Goal of the exercise —
Return the records exactly as they are.

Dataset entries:
+===+

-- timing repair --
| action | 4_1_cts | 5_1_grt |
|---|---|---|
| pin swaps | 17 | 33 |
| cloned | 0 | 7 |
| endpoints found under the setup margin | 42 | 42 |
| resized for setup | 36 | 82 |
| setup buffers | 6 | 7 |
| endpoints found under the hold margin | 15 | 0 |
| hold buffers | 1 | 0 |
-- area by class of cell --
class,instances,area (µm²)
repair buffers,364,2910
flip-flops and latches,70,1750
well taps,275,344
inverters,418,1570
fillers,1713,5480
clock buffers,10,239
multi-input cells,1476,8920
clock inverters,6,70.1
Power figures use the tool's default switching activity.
File: config.mk
export PLATFORM = sky130hd
export DESIGN_NAME = ptmd_div_sqrt
export DESIGN_NICKNAME = d
export VERILOG_FILES = /design/src/hw/rtl/ptmd_pkg.sv /design/src/hw/rtl/ptmd_div_sqrt.sv
export SDC_FILE = /design/constraint.sdc
export NUM_CORES = 1
export LEC_CHECK = 0
export ABC_AREA = 1
export ABC_CLOCK_PERIOD_IN_PS = 7650
export CAP_MARGIN = 20
export CORE_ASPECT_RATIO = 2
export CORE_MARGIN = 1.5
export CORE_UTILIZATION = 35
export DETAILED_ROUTE_END_ITERATION = 7
export DONT_BUFFER_PORTS = 1
export PLACE_DENSITY_LB_ADDON = 0.25
export SYNTH_ARGS = -nofsm -noshare
export SYNTH_HDL_FRONTEND = slang
export SYNTH_SLANG_ARGS = --single-unit
File: constraint.sdc
create_clock -name clk -period 7.65 [get_ports clk]
set_input_delay 0.765 -clock clk [delete_from_list [all_inputs] [get_ports clk]]
set_output_delay 0.765 -clock clk [all_outputs]
set_load 0.05 [all_outputs]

+===+

Exercise response —
-- timing repair --
| action | 4_1_cts | 5_1_grt |
|---|---|---|
| pin swaps | 17 | 33 |
| cloned | 0 | 7 |
| endpoints found under the setup margin | 42 | 42 |
| resized for setup | 36 | 82 |
| setup buffers | 6 | 7 |
| endpoints found under the hold margin | 15 | 0 |
| hold buffers | 1 | 0 |
-- area by class of cell --
class,instances,area (µm²)
repair buffers,364,2910
flip-flops and latches,70,1750
well taps,275,344
inverters,418,1570
fillers,1713,5480
clock buffers,10,239
multi-input cells,1476,8920
clock inverters,6,70.1
Power figures use the tool's default switching activity.
File: config.mk
export PLATFORM = sky130hd
export DESIGN_NAME = ptmd_div_sqrt
export DESIGN_NICKNAME = d
export VERILOG_FILES = /design/src/hw/rtl/ptmd_pkg.sv /design/src/hw/rtl/ptmd_div_sqrt.sv
export SDC_FILE = /design/constraint.sdc
export NUM_CORES = 1
export LEC_CHECK = 0
export ABC_AREA = 1
export ABC_CLOCK_PERIOD_IN_PS = 7650
export CAP_MARGIN = 20
export CORE_ASPECT_RATIO = 2
export CORE_MARGIN = 1.5
export CORE_UTILIZATION = 35
export DETAILED_ROUTE_END_ITERATION = 7
export DONT_BUFFER_PORTS = 1
export PLACE_DENSITY_LB_ADDON = 0.25
export SYNTH_ARGS = -nofsm -noshare
export SYNTH_HDL_FRONTEND = slang
export SYNTH_SLANG_ARGS = --single-unit
File: constraint.sdc
create_clock -name clk -period 7.65 [get_ports clk]
set_input_delay 0.765 -clock clk [delete_from_list [all_inputs] [get_ports clk]]
set_output_delay 0.765 -clock clk [all_outputs]
set_load 0.05 [all_outputs]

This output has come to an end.